What the task asks: Every line below between the one holding "slew | 60 ps |" and the one holding "max FO | 7 |", inclusive, should be copied exactly, and no other line.

Data to process:
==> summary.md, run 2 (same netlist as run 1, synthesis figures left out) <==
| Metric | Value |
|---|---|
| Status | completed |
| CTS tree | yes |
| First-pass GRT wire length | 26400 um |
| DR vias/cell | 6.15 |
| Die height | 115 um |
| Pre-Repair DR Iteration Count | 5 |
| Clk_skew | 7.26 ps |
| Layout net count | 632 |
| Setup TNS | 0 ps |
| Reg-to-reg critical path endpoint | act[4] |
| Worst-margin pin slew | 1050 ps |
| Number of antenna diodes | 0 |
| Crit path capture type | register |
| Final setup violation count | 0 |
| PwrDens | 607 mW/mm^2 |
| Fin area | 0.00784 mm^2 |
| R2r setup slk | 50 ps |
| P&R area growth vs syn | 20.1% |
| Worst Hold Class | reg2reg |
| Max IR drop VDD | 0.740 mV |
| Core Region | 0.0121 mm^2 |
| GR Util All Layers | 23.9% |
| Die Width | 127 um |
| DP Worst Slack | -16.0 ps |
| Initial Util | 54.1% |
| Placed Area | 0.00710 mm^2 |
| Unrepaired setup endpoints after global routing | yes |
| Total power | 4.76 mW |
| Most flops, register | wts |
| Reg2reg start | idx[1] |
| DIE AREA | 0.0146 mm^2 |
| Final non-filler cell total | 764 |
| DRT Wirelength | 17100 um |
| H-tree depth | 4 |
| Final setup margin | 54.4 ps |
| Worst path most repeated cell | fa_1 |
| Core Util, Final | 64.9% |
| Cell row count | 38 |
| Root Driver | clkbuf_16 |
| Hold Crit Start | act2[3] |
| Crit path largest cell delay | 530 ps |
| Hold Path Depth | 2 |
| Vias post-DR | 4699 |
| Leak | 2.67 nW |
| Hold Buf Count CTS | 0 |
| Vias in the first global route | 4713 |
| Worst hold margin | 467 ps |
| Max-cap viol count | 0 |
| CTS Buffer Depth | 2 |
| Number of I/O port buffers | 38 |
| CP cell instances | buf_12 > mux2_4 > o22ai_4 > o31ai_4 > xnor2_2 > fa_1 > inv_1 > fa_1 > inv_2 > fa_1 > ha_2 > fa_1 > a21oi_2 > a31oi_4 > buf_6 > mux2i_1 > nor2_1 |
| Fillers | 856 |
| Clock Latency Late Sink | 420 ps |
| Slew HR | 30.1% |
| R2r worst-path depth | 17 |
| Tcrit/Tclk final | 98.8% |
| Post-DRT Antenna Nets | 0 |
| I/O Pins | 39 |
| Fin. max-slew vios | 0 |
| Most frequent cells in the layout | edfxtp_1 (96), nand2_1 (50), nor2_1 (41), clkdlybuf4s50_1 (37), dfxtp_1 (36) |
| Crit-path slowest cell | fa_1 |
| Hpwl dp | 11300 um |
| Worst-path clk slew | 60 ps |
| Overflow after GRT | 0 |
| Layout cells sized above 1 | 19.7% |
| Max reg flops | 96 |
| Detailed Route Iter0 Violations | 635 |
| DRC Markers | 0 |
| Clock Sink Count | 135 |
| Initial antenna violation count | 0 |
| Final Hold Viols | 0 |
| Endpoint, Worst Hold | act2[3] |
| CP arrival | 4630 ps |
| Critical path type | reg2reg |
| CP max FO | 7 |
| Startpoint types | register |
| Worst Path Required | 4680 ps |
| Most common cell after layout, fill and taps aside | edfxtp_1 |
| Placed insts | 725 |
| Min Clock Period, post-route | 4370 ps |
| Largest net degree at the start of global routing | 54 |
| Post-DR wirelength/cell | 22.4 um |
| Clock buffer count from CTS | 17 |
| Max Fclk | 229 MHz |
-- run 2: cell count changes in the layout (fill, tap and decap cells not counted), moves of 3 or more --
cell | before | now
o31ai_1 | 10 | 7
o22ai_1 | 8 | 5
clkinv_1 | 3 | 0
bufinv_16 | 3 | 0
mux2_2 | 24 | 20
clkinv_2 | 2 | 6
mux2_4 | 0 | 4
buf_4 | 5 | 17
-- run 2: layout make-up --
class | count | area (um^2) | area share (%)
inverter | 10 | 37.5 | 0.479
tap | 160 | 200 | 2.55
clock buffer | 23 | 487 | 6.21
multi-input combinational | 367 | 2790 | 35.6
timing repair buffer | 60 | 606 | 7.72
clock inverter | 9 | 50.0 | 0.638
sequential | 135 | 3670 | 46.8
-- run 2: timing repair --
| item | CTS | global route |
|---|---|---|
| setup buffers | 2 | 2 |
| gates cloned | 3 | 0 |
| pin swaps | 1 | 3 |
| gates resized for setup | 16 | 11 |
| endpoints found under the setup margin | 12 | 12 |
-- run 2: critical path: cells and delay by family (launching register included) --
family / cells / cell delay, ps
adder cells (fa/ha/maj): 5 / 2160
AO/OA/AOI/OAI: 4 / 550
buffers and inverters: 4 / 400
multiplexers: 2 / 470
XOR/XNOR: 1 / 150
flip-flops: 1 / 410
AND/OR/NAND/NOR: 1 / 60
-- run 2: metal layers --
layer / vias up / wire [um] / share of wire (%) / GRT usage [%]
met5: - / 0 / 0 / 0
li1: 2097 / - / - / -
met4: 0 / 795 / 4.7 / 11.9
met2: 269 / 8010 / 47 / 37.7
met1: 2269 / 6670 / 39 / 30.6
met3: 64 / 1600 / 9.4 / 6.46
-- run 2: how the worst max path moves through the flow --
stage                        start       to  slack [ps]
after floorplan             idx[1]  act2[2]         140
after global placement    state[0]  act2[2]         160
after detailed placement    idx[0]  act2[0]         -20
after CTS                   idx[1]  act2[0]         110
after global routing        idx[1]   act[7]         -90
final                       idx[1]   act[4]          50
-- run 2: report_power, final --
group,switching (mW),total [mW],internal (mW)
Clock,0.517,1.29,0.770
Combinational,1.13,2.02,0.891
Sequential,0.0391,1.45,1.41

Solution:
| Worst-path clk slew | 60 ps |
| Overflow after GRT | 0 |
| Layout cells sized above 1 | 19.7% |
| Max reg flops | 96 |
| Detailed Route Iter0 Violations | 635 |
| DRC Markers | 0 |
| Clock Sink Count | 135 |
| Initial antenna violation count | 0 |
| Final Hold Viols | 0 |
| Endpoint, Worst Hold | act2[3] |
| CP arrival | 4630 ps |
| Critical path type | reg2reg |
| CP max FO | 7 |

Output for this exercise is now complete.